「......我告訴聽眾說我在找各種小故事。這些小故事必須是真人實事,必須很短,但是在主題和風格上沒有任何限制。我說我最感興趣的故事是在內容上能挑戰我們對世界的期盼,能揭露我們生活中,在我們家族的歷史裡,在我們身、心、靈內那些神秘和未知力量的軼事趣聞。換言之,就是看來像虛構小說的真實故事。我說的是大事和小事,悲傷的事和好笑的事,所有讓人感到重要得可以寫在紙上的經驗。......」
http://www.readingtimes.com.tw/books/book_detail.asp?pclassid=AI&prodid=AI0070&descid=34886
這是Paul Auster在《I Thought My Father Was God》裡的開場白,中文版分成兩本出版:《週末小故事》和《我曾以為父親是上帝》,譯者都是景翔,出版時間有趣的差了一年。
因為是Paul Auster,所以我翻開了這本書;因為這篇前言,我翻了裡面的幾篇故事;然後買下它。
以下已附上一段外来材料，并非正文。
### config.mk
export PLATFORM = sky130hd
export DESIGN_NAME = btn_debounce_flat
export DESIGN_NICKNAME = d
export VERILOG_FILES = /design/src/rtl/btn_debounce_pkg.sv /design/src/rtl/btn_debounce_if.sv /design/src/rtl/debounce_chan.sv /design/src/rtl/btn_debounce.sv /design/src/flat_wrapper.sv
export SDC_FILE = /design/constraint.sdc
export NUM_CORES = 1
export LEC_CHECK = 0
export BUFFER_PORTS_ARGS = -buffer_cell sky130_fd_sc_hd__buf_2
export CAP_MARGIN = 20
export CORE_MARGIN = 5
export CORE_UTILIZATION = 59
export CTS_CLUSTER_DIAMETER = 120
export CTS_CLUSTER_SIZE = 8
export DETAILED_ROUTE_END_ITERATION = 7
export PLACE_DENSITY = 0.77
export SETUP_SLACK_MARGIN = 0.1
export SYNTH_ARGS = -nofsm -noshare
export SYNTH_HDL_FRONTEND = slang
export SYNTH_HIERARCHICAL = 1
export SYNTH_SLANG_ARGS = --single-unit
### constraint.sdc
create_clock -name CLK -period 1.75 [get_ports CLK]
set_input_delay 0.35 -clock CLK [delete_from_list [all_inputs] [get_ports CLK]]
set_output_delay 0.35 -clock CLK [all_outputs]
set_load 0.05 [all_outputs]
### src/rtl/btn_debounce_pkg.sv
// btn_debounce_pkg: shared board constants and debounce sizing helpers.
package btn_debounce_pkg;
    localparam int CLK_HZ = 12_000_000;
    localparam int DEBOUNCE_CYCLES_DEFAULT = 120_000;
    localparam int N_BTN_DEFAULT = 2;

    function automatic int cnt_w(input int cycles);
        return (cycles < 2) ? 1 : $clog2(cycles);
    endfunction
endpackage

### src/rtl/btn_debounce_if.sv
// btn_debounce_if: raw button pins in, debounced level and edge pulses out.
interface btn_debounce_if
    import btn_debounce_pkg::*;
#(
    parameter int N_BTN = N_BTN_DEFAULT
);
    logic [N_BTN-1:0] BTN_RAW;
    logic [N_BTN-1:0] BTN_LEVEL;
    logic [N_BTN-1:0] BTN_PRESS;
    logic [N_BTN-1:0] BTN_RELEASE;

    modport master (output BTN_RAW, input BTN_LEVEL, input BTN_PRESS, input BTN_RELEASE);
    modport slave  (input BTN_RAW, output BTN_LEVEL, output BTN_PRESS, output BTN_RELEASE);
endinterface

### src/rtl/debounce_chan.sv
// debounce_chan: one button -- two-flop synchronizer, stability counter, level and edge pulses.
module debounce_chan
    import btn_debounce_pkg::*;
#(
    parameter int DEBOUNCE_CYCLES = DEBOUNCE_CYCLES_DEFAULT
) (
    input  logic CLK,
    input  logic RST,
    input  logic raw,
    output logic level,
    output logic press,
    output logic rls
);
    localparam int CW = cnt_w(DEBOUNCE_CYCLES);
    localparam logic [CW-1:0] CNT_MAX = CW'(DEBOUNCE_CYCLES - 1);

    // Power-up values match reset so the block works with RST tied low.
    logic          sync1 = 1'b0;
    logic          sync2 = 1'b0;
    logic [CW-1:0] cnt   = '0;
    logic          lvl_q = 1'b0;
    logic          prs_q = 1'b0;
    logic          rls_q = 1'b0;

    always_ff @(posedge CLK) begin
        if (RST) begin
            sync1 <= 1'b0;
            sync2 <= 1'b0;
            cnt   <= '0;
            lvl_q <= 1'b0;
            prs_q <= 1'b0;
            rls_q <= 1'b0;
        end else begin
            sync1 <= raw;
            sync2 <= sync1;
            prs_q <= 1'b0;
            rls_q <= 1'b0;
            if (sync2 == lvl_q) begin
                cnt <= '0;
            end else if (cnt == CNT_MAX) begin
                cnt   <= '0;
                lvl_q <= sync2;
                prs_q <= sync2;
                rls_q <= ~sync2;
            end else begin
                cnt <= cnt + 1'b1;
            end
        end
    end

    assign level = lvl_q;
    assign press = prs_q;
    assign rls   = rls_q;
endmodule

### src/rtl/btn_debounce.sv
// btn_debounce: N_BTN independent debounce channels behind one interface port.
module btn_debounce
    import btn_debounce_pkg::*;
#(
    parameter int N_BTN           = N_BTN_DEFAULT,
    parameter int DEBOUNCE_CYCLES = DEBOUNCE_CYCLES_DEFAULT
) (
    input logic            CLK,
    input logic            RST,
    btn_debounce_if.slave  bus
);
    for (genvar i = 0; i < N_BTN; i++) begin : g_chan
        debounce_chan #(.DEBOUNCE_CYCLES(DEBOUNCE_CYCLES)) u_chan (
            .CLK   (CLK),
            .RST   (RST),
            .raw   (bus.BTN_RAW[i]),
            .level (bus.BTN_LEVEL[i]),
            .press (bus.BTN_PRESS[i]),
            .rls   (bus.BTN_RELEASE[i])
        );
    end
endmodule

### src/flat_wrapper.sv
// flat-port wrapper written by rule: the top's interface ports become plain ports
module btn_debounce_flat import btn_debounce_pkg::*;
#(
    parameter int N_BTN           = N_BTN_DEFAULT,
    parameter int DEBOUNCE_CYCLES = DEBOUNCE_CYCLES_DEFAULT
)
  (CLK, RST, bus_BTN_RAW, bus_BTN_LEVEL, bus_BTN_PRESS, bus_BTN_RELEASE);
  btn_debounce_if #(.N_BTN(N_BTN)) bus_i ();
  input logic CLK;
  input logic RST;
  input wire logic [$bits(bus_i.BTN_RAW)-1:0] bus_BTN_RAW;
  output wire logic [$bits(bus_i.BTN_LEVEL)-1:0] bus_BTN_LEVEL;
  output wire logic [$bits(bus_i.BTN_PRESS)-1:0] bus_BTN_PRESS;
  output wire logic [$bits(bus_i.BTN_RELEASE)-1:0] bus_BTN_RELEASE;
  assign bus_i.BTN_RAW = bus_BTN_RAW;
  assign bus_BTN_LEVEL = bus_i.BTN_LEVEL;
  assign bus_BTN_PRESS = bus_i.BTN_PRESS;
  assign bus_BTN_RELEASE = bus_i.BTN_RELEASE;
  btn_debounce #(.N_BTN(N_BTN), .DEBOUNCE_CYCLES(DEBOUNCE_CYCLES)) u_core (.CLK(CLK), .RST(RST), .bus(bus_i));
endmodule
* Yosys cells after proc, flatten, opt, wreduce, memory -nomap -nowiden *
Cells that the tools add are included.
Widths: inputs -> output; s select.

word-level totals
  input port bits = 4
  output and inout port bits = 6
  register bits = 44

operators by class
  $add $sub $neg = 2
  eq/ne operators = 4
  reductions and logical operators = 6
  bitwise operators = 6

operators with widths
  cell                   number
  $add 17x1->17 const B  2
  $eq 17x17->1 const B   2
  $reduce_or 3->1        4
  $not 1->1              6
  $reduce_and 2->1       2
  $eq 1x1->1             2

* Logic depth before layout (Yosys ltp) *
Gate-level depths: netlist (run 1).

  depth after elaboration = 3
  depth in mapped cells = 6
  depth with buffers taken out = 5

* By module *
The synthesis (run 1) kept the hierarchy.

modules (own cells, without submodules)
  module                                   cells an instance  instances  seq. area each (um^2)  area each (um^2)
  debounce_chan (u_core.g_chan[0].u_chan)  102                1          440.4                  979.7
  debounce_chan (u_core.g_chan[1].u_chan)  103                1          440.4                  935.9

* Worst setup path after synthesis (run 1) *
No wires, ideal clock.

  kind = register -> register
  start = register u_core.g_chan[0].u_chan.cnt[0]
  end = register u_core.g_chan[0].u_chan.cnt[14]
  stages on the path, launching flop included = 6
  setup slack = 0.161 ns
  period minus slack after synthesis = 1.589 ns
  data arrival time = 1.523 ns
  buffers on the path = 0
  setup time = 0.066 ns
  cells stage by stage = dfxtp_1 > ha_1 > nand3_1 > or2_4 > or3_1 > a21oi_2

between the ends
  word-level cells in the longest chain between the ends = 2

RTL lines
  element                                                line                 RTL
  from (decl)                                            debounce_chan.sv:20  logic [CW-1:0] cnt = '0;
  from (signal assigned)                                 debounce_chan.sv:46  cnt <= cnt + 1'b1;
  branches (longest 2 deep; another with $add 17x1->17)  --

Parallel ways; which one is timed is not known.
A chain may end at the register's enable or synchronous reset.

* Worst setup path after layout (run 1) *
  start = register u_core.g_chan[0].u_chan.cnt[2]
  end = register u_core.g_chan[0].u_chan.cnt[14]

Same word-level chain as after synthesis.

==> results of run 1 <==
[kinds of logic after synthesis]
logic type | after synthesis
adders and majority gates | 2
and+or+nand+nor | 113
AOI/OAI and AO/OA | 10
DFF | 44
buffers and inverters | 7
xor gates and xnor gates | 29
[registers in the layout, indices dropped and copies added, names as in the netlist]
signal,flops
u_core/g_chan.u_chan/cnt,34
u_core/g_chan.u_chan/press,2
u_core/g_chan.u_chan/rls,2
u_core/g_chan.u_chan/sync2,2
u_core/g_chan.u_chan/level,2
u_core/g_chan.u_chan/sync1,2
[worst max-delay path, cell delays in order (launching register included)]
cell,delay (ns)
dfxtp_1,0.50
nand4_4,0.19
or2_4,0.30
or3_1,0.36
a21oi_2,0.13
[through the flow]
step	power, W	hold slack [ns]	area (µm²)	cells	util
final	0.00170	0.213	2150	270	0.697
after global routing	0.00177	0.194	2150	270	0.697
after CTS	0.00172	0.195	2120	269	0.689
after detailed placement	0.00106	0.453	2030	261	0.660
after global placement	0.00106	0.420	2030	261	0.660
after floorplan	0.00105	0.414	1920	205	-
[synthesized netlist by cell type (all sizes together) (2+ instances only)]
library cell	number	area [µm²]
a21oi	5	28.8
and3	5	32.5
and4	2	18.8
buf	2	22.5
dfxtp	44	881
ha	2	25.0
inv	5	18.8
nand2	8	30.0
nand2b	4	25.0
nand3	14	82.6
nand4	13	96.3
nor2	34	153
nor2b	4	25.0
nor3	12	60.1
nor4	9	56.3
o21ai	5	32.5
or2	3	23.8
or3	2	12.5
xnor2	22	193
xor2	7	61.3
[routing by layer]
metal / GRT usage / part of all wire
met3: 0.0590 / 0.032
met2: 0.325 / 0.52
met4: 0.0759 / 0.017
met5: 0 / 0
met1: 0.202 / 0.43
[report_power, final]
part | leakage, nW | switching (W) | internal, W | total (W)
registers | 0.356 | 0.00000344 | 0.00101 | 0.00101
clock network | 0.0484 | 0.000322 | 0.000342 | 0.000665
logic | 0.246 | 0.0000160 | 0.0000104 | 0.0000264
total | 0.651 | 0.000342 | 0.00136 | 0.00170
[layout make-up]
type,instances,area (µm²)
repair buffers,15,90.1
clock inverters,2,38.8
multi-input cells,154,1010
clock buffers,6,51.3
inverters,5,18.8
well taps,44,55.1
fillers,243,932
flip-flops and latches,44,883
[cells in the final DEF, fill, tap and decap left out, types with 5 or more instances in the layout]
| cell | instances |
|---|---|
| xnor2_1 | 22 |
| buf_2 | 9 |
| nor2_1 | 24 |
| nand4_1 | 12 |
| nand2_1 | 8 |
| nand3_1 | 13 |
| buf_4 | 6 |
| xor2_1 | 7 |
| inv_1 | 5 |
| dfxtp_1 | 42 |
| nor4_1 | 7 |
| clkbuf_4 | 5 |
| nor2_2 | 10 |
| nor3_1 | 12 |
[worst paths after layout]
check                                               startpoint                               to  slack [ns]  cells past startpoint
worst max-delay path            u_core/g_chan[0].u_chan/cnt[2]  u_core/g_chan[0].u_chan/cnt[14]        0.22                      4
worst min-delay path                            bus_BTN_RAW[1]    u_core/g_chan[1].u_chan/sync1        0.21                      2
worst max register to register  u_core/g_chan[0].u_chan/cnt[2]  u_core/g_chan[0].u_chan/cnt[14]        0.22                      4
worst min register to register  u_core/g_chan[1].u_chan/cnt[0]   u_core/g_chan[1].u_chan/cnt[0]        0.46                      1
[repair_timing]
action	4_1_cts	5_1_grt
gates resized for setup	0	5
setup endpoints to repair	0	6
buffers inserted	0	1
==> impl_metrics.json, run 1 <==
{
  "max_freq_mhz": 652,
  "yosysWarnings": 6,
  "place_ws_ns": 0.191,
  "grt_pass1_wl_um": 6230,
  "rsz0062_at_grt": "no",
  "crit_type": "flip-flop to flip-flop",
  "hp-class": "input port to flip-flop",
  "clockBufferDepth": 2,
  "cts-hold-fix-buffers": 0,
  "power.density_mw_per_mm2": 793,
  "drt_iter0_markers": 143,
  "synth_mux_area_frac": 0,
  "grt_max_degree": 17,
  "status": "finished, final reports clean",
  "tritoncts": "yes",
  "layout.nets": 231,
  "syn-cell-area_mm2": 0.00192,
  "slew_viol_final": 0,
  "synthXorXnorAreaFrac": 0.133,
  "clock-root-buffer": "clkbuf_4",
  "fin_ws_ns": 0.215,
  "synth_top_family_by_area": "simple AND/OR/NAND/NOR gates",
  "grt_pass1_vias": 1445,
  "ant_nets": 0,
  "clkTransAtPathRegs_ns": 0.12,
  "dieArea_mm2": 0.00449,
  "clock_skew_ns": 0.0116,
  "period_minus_slack_ns": 1.53,
  "drive_above_1_share": 0.217,
  "final-setup-viol-count": 0,
  "synth.net_count": 211,
  "worstSetupStartpointType": "flip-flop",
  "postSynthAreaPerCell_um2": 9.34,
  "die_h_um": 67.0,
  "arrival_ns": 1.83,
  "start_util": 0.622,
  "hold_viol": 0,
  "antenna_found_initial": 0,
  "postSynthCellCount": 205,
  "ys_types": 31,
  "synthAdderAreaFrac": 0.0131,
  "gp_congestion": 0.863,
  "cts_made_buffers": 5,
  "diodes": 0,
  "min_period_over_period": 0.877,
  "drc_errors": 0,
  "core_area_mm2": 0.00308,
  "cp.required_ns": 2.05,
  "cp_max_fo": 8,
  "vias_per_cell": 5.50,
  "totalWireLength_um": 3690,
  "grt_overflow": 0,
  "yosys.area_share.simple": 0.341,
  "ys_ff_latch": 44,
  "synth_compound_area_frac": 0.0320,
  "ir_drop_v": 0.000571,
  "synth_edf_count": 0,
  "ys_seq_area_frac": 0.460,
  "via_count": 1486,
  "cts.sinks": 44,
  "cts_max_level": 2,
  "rows": 20,
  "clk_latency_ns": 0.36,
  "endpoint_kind": "flip-flop",
  "io_pins": 10,
  "async_flop_share": 0,
  "firstDrtPassIters": 4,
  "wl_per_cell_um": 13.7,
  "worst_slew_pin_slew_ns": 0.387,
  "portBuffers": 9,
  "maxSlewHeadroom": 0.739,
  "groute.usage.overall": 0.184,
  "die_w_um": 67.0,
  "finalSetupTns_ns": 0,
  "power.leakage_nw": 0.651,
  "syn2layout_area_growth_pct": 12.0,
  "dp_hpwl_um": 2620,
  "cap_viol_max_count": 0,
  "synth_top_flop_cell": "dfxtp_1"
}
No activity file was read; power rests on OpenSTA's default activity.
==> run 2: changes to the inputs <==
--- a/config.mk
+++ b/config.mk
@@ -8,12 +8,11 @@
 export BUFFER_PORTS_ARGS = -buffer_cell sky130_fd_sc_hd__buf_2
 export CAP_MARGIN = 20
 export CORE_MARGIN = 5
-export CORE_UTILIZATION = 59
+export CORE_UTILIZATION = 53
 export CTS_CLUSTER_DIAMETER = 120
 export CTS_CLUSTER_SIZE = 8
 export DETAILED_ROUTE_END_ITERATION = 7
-export PLACE_DENSITY = 0.77
-export SETUP_SLACK_MARGIN = 0.1
+export PLACE_DENSITY = 0.73
 export SYNTH_ARGS = -nofsm -noshare
 export SYNTH_HDL_FRONTEND = slang
 export SYNTH_HIERARCHICAL = 1
==> constraint.sdc (replaced) <==
create_clock -name CLK -period 1.4 [get_ports CLK]
set_input_delay 0.28 -clock CLK [delete_from_list [all_inputs] [get_ports CLK]]
set_output_delay 0.28 -clock CLK [all_outputs]
set_load 0.05 [all_outputs]
==> impl_metrics.json, run 2 (synthesis gave the netlist of run 1 again) <==
{
  "status": "complete, but fails checks",
  "violations": "negative setup slack",
  "maxSlewHeadroom": 0.756,
  "die_w_um": 70.1,
  "cap_viol_max_count": 0,
  "hp-start": "bus_BTN_RAW[1]",
  "final-setup-viol-count": 20,
  "cp_max_fo": 16,
  "grt_max_degree": 17,
  "max_stage_delay_ns": 0.44,
  "largest_register_ffs": 34,
  "dieArea_mm2": 0.00492,
  "clockBufferDepth": 2,
  "layout.nets": 256,
  "r2r_start": "u_core/g_chan[0].u_chan/cnt[5]",
  "tritoncts": "yes",
  "rows": 21,
  "r2r_setup_slack_ns": -0.06,
  "layout_common_cells": "buf_4, dfxtp_1, nor2_1, xnor2_1, dfxtp_2",
  "stdcell_count": 297,
  "drt_iter0_markers": 81,
  "crit_type": "flip-flop to flip-flop",
  "clock-root-buffer": "clkbuf_4",
  "totalWireLength_um": 4250,
  "drc_errors": 0,
  "io_pins": 10,
  "hp-class": "input port to flip-flop",
  "via_count": 1643,
  "wl_per_cell_um": 14.3,
  "groute.usage.overall": 0.185,
  "cts.sinks": 44,
  "rsz0062_at_grt": "yes",
  "ant_nets": 0,
  "finalSetupTns_ns": -0.682,
  "clock_skew_ns": 0.0191,
  "grt_pass1_wl_um": 7290,
  "dp.cells": 285,
  "grt_overflow": 0,
  "cpMaxStageDelayCell": "dfxtp_1",
  "final_util": 0.734,
  "slew_viol_final": 0,
  "r2r_cells": 5,
  "cp-startpoint": "u_core/g_chan[0].u_chan/cnt[5]",
  "clkTransAtPathRegs_ns": 0.14,
  "grt_pass1_vias": 1624,
  "layout_commonest_cell": "buf_4",
  "dp_hpwl_um": 2890,
  "power.leakage_nw": 0.799,
  "gp_congestion": 0.939,
  "worstSetupStartpointType": "flip-flop",
  "clk_latency_ns": 0.36,
  "cp.required_ns": 1.65,
  "syn2layout_area_growth_pct": 31.0,
  "largest_register": "u_core/g_chan.u_chan/cnt",
  "hold_depth": 2,
  "worst_slew_pin_slew_ns": 0.363,
  "vias_per_cell": 5.53,
  "drive_above_1_share": 0.414,
  "antenna_found_initial": 0,
  "max_freq_mhz": 687,
  "die_h_um": 70.1,
  "nFillCells": 232,
  "hold_viol": 0,
  "arrival_ns": 1.70,
  "critical_path.cell_chain": "and4_2, nand3_1, o21ai_4, buf_12, nor2_1",
  "min_to": "u_core/g_chan[1].u_chan/sync1",
  "diodes": 0,
  "cts-hold-fix-buffers": 0,
  "start_util": 0.561,
  "cts_max_level": 2,
  "power.density_mw_per_mm2": 779,
  "ir_drop_v": 0.000402,
  "fin_ws_ns": -0.0562,
  "firstDrtPassIters": 5,
  "portBuffers": 9,
  "min_period_over_period": 1.04,
  "r2r-end": "u_core/g_chan[0].u_chan/cnt[4]",
  "endpoint_kind": "flip-flop",
  "period_minus_slack_ns": 1.46,
  "power_w": 0.00195,
  "cts_made_buffers": 5,
  "core_area_mm2": 0.00342
}
-- run 2: cell count changes in the layout (fill, tap and decap cells not counted), moves of 4 or more --
cell,delta
buf_4,+20
dfxtp_4,+4
dfxtp_1,-17
nor4_1,-4
nor4_2,+4
dfxtp_2,+13
-- run 2: through the flow --
stage                     hold slack [ns]  worst slack [ns]  cell area [µm²]
after floorplan                     0.342           -0.0122             1980
after global placement              0.431           0.00390             2300
after detailed placement            0.435           -0.0571             2300
after CTS                           0.125           -0.0503             2430
after global routing                0.119            -0.146             2510
final                               0.132           -0.0562             2510
-- run 2: how the worst max path moves through the flow --
stage | to | slack [ns] | cells past startpoint
6_report | u_core/g_chan[0].u_chan/cnt[4] | -0.06 | 5
5_1_grt | u_core/g_chan[0].u_chan/cnt[2] | -0.15 | 5
2_1_floorplan | u_core/g_chan[0].u_chan/cnt[9] | -0.01 | 5
4_1_cts | u_core/g_chan[0].u_chan/cnt[3] | -0.05 | 5
3_3_place_gp | u_core/g_chan[0].u_chan/cnt[14] | 0.004 | 5
3_5_place_dp | u_core/g_chan[0].u_chan/cnt[4] | -0.06 | 5
-- run 2: metal layers --
layer	share of wire	track usage	vias to the layer above	wire length, µm
li1	-	-	807	-
met1	0.44	0.233	795	1870
met2	0.50	0.295	37	2140
met3	0.044	0.0603	4	188
met4	0.010	0.0702	0	43
met5	0	0	-	0
-- run 2: final cells by class --
cell class	count	area [µm²]	area share
clock inverter	2	15.0	0.00599
inverter	5	18.8	0.00748
tap	46	57.6	0.0229
multi-input combinational	154	1130	0.450
sequential	44	915	0.365
clock buffer	6	51.3	0.0204
timing repair buffer	40	323	0.129
-- run 2: critical path, delay by kind of cell (launching register included) --
kind	cells	cell delay, ns
compound gates	1	0.22
flops	1	0.44
buf+inv	1	0.17
simple gates	3	0.51
-- run 2: where the power goes --
part | total [W] | switching [W] | internal (W)
registers | 0.00126 | 0.00000414 | 0.00125
logic | 0.0000439 | 0.0000232 | 0.0000207
clock network | 0.000654 | 0.000410 | 0.000244
total | 0.00195 | 0.000437 | 0.00152
-- run 2: what timing repair did --
action                                  4_1_cts  5_1_grt
setup buffers                                 2        2
endpoints found under the setup margin       21       34
resized for setup                            14       17
pin swaps                                     3        7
想到半年前跟C聊到其實那時生命中遇到的很多事情,可是不知道要怎麼講。
那時候剛當半年社工的她說:「是啊;我覺得我目前也是在收集故事的階段。」
收集故事。真有趣的說法;彷彿她的工作不是社工,而是個小說家或是編劇,將會寫出一篇篇動人心弦/詭侷多變/荒謬驚悚,或是溫暖醇厚的文字,將會經歷我們所讀過生命中的那些美麗和不美麗的故事。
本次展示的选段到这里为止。